**YOUR GOAL:** Take the material below and output exactly the run of lines from the one containing "well taps,229,287" down to the one containing "r_rd_ptr[0] | 3.31 | 2 |", with both included.

**INFORMATION SUPPLIED:**
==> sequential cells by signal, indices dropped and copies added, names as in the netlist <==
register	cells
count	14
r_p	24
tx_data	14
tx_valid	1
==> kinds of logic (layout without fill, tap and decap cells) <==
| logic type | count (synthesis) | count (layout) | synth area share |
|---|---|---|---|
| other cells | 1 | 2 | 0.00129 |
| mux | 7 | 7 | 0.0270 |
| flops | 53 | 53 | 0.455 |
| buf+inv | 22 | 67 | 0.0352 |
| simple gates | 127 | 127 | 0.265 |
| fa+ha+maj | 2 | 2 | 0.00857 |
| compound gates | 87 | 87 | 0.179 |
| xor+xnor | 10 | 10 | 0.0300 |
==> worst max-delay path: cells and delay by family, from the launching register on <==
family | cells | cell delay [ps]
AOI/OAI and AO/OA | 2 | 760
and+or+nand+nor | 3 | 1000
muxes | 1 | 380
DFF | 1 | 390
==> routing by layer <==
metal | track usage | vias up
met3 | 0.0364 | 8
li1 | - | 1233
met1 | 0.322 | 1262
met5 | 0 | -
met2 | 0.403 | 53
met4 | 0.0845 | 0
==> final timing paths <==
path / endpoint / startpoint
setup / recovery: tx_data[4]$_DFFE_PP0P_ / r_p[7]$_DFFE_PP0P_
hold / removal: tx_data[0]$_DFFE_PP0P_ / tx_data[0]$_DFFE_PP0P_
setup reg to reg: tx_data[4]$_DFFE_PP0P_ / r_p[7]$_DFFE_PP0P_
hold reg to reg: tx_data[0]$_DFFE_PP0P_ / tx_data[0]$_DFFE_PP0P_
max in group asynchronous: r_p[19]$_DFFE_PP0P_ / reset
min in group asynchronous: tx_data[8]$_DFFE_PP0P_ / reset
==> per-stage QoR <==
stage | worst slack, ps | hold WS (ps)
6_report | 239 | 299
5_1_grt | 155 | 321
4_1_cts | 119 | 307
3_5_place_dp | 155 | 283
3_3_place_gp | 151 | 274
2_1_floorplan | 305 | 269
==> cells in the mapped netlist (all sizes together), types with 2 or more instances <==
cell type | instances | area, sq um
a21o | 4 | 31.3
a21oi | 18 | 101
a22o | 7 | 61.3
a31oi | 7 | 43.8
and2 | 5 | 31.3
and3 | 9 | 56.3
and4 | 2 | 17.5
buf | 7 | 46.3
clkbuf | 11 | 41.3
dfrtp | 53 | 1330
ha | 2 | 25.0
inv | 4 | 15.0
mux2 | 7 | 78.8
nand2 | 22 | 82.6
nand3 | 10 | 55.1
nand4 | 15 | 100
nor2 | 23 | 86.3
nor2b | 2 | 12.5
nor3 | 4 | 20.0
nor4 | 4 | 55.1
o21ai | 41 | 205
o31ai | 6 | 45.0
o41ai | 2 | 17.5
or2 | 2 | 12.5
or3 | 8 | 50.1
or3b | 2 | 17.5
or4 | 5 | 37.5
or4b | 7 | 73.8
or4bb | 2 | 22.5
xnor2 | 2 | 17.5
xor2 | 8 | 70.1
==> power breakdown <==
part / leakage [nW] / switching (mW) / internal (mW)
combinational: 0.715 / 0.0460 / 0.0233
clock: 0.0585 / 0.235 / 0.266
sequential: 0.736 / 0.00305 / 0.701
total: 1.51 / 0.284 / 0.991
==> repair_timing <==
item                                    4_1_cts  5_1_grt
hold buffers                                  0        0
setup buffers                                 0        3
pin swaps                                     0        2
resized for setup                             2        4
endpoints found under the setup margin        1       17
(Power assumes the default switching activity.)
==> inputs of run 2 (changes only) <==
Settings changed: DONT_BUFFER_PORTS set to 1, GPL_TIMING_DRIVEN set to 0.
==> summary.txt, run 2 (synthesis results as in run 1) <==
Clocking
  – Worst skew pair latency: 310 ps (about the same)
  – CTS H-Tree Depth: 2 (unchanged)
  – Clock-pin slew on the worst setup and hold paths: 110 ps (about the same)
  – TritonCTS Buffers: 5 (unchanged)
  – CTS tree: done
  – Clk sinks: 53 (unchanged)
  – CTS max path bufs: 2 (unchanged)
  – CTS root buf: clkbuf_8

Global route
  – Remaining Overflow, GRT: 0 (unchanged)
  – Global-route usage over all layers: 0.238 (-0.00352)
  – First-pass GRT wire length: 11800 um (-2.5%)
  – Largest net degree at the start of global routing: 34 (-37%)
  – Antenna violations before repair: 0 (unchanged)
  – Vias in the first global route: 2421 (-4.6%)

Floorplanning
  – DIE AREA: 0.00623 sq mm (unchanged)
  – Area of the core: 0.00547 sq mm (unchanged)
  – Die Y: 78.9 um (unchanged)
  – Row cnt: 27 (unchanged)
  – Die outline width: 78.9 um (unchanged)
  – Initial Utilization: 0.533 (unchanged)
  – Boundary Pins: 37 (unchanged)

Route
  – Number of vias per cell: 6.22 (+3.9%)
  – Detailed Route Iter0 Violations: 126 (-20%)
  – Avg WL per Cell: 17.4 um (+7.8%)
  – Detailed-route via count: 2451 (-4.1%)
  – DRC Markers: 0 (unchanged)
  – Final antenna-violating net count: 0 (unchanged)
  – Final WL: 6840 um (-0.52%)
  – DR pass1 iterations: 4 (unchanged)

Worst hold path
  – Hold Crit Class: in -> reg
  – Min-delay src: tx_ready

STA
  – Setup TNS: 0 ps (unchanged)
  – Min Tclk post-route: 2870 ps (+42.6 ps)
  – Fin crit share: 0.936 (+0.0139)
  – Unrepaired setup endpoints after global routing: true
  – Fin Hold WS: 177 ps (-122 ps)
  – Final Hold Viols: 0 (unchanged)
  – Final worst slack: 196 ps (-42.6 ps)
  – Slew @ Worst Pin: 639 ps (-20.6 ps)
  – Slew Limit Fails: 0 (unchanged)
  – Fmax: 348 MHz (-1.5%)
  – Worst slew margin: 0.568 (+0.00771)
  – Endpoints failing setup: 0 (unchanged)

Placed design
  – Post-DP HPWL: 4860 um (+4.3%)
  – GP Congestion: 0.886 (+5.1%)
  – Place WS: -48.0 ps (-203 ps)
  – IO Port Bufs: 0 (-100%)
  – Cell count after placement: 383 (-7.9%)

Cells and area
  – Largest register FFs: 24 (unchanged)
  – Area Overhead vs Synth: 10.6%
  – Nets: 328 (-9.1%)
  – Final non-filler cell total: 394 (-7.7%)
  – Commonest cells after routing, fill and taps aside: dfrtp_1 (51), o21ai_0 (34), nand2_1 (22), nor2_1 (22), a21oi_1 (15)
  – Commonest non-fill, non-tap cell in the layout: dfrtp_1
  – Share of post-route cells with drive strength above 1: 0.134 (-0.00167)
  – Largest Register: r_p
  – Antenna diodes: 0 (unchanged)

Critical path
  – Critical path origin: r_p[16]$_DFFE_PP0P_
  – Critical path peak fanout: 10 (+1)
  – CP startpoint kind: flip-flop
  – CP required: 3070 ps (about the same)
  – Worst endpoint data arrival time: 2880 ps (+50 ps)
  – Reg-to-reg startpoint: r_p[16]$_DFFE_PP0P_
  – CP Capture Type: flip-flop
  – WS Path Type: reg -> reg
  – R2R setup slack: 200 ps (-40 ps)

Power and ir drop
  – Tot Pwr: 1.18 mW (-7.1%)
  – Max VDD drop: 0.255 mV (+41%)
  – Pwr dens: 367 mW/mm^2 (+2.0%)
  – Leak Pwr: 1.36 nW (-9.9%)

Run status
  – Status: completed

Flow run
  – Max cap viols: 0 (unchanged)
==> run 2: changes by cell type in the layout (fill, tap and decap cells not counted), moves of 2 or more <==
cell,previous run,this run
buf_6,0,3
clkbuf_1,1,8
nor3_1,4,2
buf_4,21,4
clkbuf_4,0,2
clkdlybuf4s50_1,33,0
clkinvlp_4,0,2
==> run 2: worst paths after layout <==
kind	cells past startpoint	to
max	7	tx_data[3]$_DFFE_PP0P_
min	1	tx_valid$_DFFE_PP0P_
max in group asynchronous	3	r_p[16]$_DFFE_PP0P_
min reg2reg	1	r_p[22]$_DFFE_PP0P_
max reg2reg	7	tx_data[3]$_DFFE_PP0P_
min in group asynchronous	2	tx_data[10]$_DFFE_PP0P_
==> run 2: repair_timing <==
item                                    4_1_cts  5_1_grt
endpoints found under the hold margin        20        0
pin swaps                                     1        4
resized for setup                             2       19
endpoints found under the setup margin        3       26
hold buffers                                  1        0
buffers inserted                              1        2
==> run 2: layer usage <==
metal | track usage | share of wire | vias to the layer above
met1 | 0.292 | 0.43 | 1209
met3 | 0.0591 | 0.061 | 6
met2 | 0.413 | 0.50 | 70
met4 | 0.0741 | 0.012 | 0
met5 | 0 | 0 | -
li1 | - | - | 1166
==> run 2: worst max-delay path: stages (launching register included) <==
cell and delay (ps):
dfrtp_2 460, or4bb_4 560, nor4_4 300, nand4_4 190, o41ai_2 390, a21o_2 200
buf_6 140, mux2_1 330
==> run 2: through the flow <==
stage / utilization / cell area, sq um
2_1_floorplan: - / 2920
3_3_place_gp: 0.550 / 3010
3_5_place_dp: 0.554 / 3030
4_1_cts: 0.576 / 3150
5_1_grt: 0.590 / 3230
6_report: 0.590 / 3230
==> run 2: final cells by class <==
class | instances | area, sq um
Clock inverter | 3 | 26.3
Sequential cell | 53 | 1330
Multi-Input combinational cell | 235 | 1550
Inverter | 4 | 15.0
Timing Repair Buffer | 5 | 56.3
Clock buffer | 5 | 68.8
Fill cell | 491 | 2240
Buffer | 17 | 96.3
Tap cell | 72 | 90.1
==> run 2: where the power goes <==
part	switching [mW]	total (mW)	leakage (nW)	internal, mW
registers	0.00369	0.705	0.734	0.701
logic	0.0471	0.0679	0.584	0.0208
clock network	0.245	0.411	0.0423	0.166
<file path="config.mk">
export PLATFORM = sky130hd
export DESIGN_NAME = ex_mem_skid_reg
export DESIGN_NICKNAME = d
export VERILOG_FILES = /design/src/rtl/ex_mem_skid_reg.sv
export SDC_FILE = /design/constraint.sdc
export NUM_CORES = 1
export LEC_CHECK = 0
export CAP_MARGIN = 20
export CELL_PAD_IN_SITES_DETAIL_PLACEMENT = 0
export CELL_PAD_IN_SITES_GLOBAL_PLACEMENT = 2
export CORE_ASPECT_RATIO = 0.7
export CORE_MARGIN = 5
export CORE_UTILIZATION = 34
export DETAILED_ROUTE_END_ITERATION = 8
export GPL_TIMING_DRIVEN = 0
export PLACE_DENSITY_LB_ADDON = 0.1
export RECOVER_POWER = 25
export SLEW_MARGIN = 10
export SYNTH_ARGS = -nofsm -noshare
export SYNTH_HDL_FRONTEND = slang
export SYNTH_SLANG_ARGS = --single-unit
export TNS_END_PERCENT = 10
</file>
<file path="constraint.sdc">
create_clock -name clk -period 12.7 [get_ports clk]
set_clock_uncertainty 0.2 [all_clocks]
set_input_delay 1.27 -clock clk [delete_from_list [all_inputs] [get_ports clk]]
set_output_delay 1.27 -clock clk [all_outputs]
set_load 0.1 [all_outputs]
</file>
---
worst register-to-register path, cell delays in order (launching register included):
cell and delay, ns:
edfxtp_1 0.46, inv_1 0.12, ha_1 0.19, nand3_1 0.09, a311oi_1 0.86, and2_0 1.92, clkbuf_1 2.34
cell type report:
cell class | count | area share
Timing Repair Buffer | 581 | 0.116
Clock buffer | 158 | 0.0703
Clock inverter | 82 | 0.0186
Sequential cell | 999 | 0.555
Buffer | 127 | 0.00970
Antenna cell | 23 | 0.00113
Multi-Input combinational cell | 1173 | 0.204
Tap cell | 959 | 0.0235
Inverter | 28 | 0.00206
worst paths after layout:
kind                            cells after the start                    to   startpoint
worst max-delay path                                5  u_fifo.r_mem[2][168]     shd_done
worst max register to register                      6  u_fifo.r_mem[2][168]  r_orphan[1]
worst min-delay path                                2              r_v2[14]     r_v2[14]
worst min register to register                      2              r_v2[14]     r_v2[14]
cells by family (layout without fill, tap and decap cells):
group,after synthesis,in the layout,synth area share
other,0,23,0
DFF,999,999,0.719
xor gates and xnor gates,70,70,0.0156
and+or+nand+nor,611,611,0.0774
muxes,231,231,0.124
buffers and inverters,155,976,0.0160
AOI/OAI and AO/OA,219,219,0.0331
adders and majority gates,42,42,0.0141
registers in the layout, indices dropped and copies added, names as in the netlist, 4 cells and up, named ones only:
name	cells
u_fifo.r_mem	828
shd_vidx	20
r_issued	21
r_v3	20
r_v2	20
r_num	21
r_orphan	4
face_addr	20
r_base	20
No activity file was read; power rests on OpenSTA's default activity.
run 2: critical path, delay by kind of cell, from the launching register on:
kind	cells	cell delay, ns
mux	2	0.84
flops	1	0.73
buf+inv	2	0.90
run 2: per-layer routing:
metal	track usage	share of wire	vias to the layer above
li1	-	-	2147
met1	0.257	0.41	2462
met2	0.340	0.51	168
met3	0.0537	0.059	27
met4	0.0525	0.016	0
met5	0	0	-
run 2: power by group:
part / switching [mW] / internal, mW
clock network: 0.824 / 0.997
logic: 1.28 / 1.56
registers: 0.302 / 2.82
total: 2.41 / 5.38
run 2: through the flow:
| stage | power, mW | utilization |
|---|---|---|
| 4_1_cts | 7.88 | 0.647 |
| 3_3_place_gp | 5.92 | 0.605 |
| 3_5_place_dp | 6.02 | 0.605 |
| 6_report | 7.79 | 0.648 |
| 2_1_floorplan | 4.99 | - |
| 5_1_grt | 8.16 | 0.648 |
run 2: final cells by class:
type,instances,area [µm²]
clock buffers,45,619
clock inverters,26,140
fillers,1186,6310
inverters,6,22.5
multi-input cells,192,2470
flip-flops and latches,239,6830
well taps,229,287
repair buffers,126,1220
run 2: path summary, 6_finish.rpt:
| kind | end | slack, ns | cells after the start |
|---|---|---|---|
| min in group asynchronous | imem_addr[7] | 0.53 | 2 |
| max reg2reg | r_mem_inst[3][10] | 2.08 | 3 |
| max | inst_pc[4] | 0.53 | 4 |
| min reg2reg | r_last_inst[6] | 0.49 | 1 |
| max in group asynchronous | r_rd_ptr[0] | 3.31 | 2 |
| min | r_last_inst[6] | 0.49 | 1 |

**RESPONSE TO THIS EXERCISE:**
well taps,229,287
repair buffers,126,1220
run 2: path summary, 6_finish.rpt:
| kind | end | slack, ns | cells after the start |
|---|---|---|---|
| min in group asynchronous | imem_addr[7] | 0.53 | 2 |
| max reg2reg | r_mem_inst[3][10] | 2.08 | 3 |
| max | inst_pc[4] | 0.53 | 4 |
| min reg2reg | r_last_inst[6] | 0.49 | 1 |
| max in group asynchronous | r_rd_ptr[0] | 3.31 | 2 |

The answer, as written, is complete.